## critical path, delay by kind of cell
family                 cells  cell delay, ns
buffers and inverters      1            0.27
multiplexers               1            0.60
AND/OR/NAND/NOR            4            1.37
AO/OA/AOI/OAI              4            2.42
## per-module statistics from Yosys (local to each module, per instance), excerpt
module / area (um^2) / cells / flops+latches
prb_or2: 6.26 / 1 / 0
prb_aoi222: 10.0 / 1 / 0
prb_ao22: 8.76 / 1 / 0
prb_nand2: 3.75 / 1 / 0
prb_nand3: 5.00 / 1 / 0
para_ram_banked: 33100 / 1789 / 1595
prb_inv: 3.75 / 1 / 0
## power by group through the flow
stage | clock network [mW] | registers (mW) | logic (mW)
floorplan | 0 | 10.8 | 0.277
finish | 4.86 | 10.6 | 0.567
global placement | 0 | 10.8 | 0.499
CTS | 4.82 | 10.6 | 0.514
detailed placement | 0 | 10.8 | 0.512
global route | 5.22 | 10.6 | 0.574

TASK OBJECTIVE:
Search the data for "prb_aoi222: 10.0 / 1 / 0". Beginning with that line, set down every line through the last exactly.

YOUR RESPONSE:
prb_aoi222: 10.0 / 1 / 0
prb_ao22: 8.76 / 1 / 0
prb_nand2: 3.75 / 1 / 0
prb_nand3: 5.00 / 1 / 0
para_ram_banked: 33100 / 1789 / 1595
prb_inv: 3.75 / 1 / 0
## power by group through the flow
stage | clock network [mW] | registers (mW) | logic (mW)
floorplan | 0 | 10.8 | 0.277
finish | 4.86 | 10.6 | 0.567
global placement | 0 | 10.8 | 0.499
CTS | 4.82 | 10.6 | 0.514
detailed placement | 0 | 10.8 | 0.512
global route | 5.22 | 10.6 | 0.574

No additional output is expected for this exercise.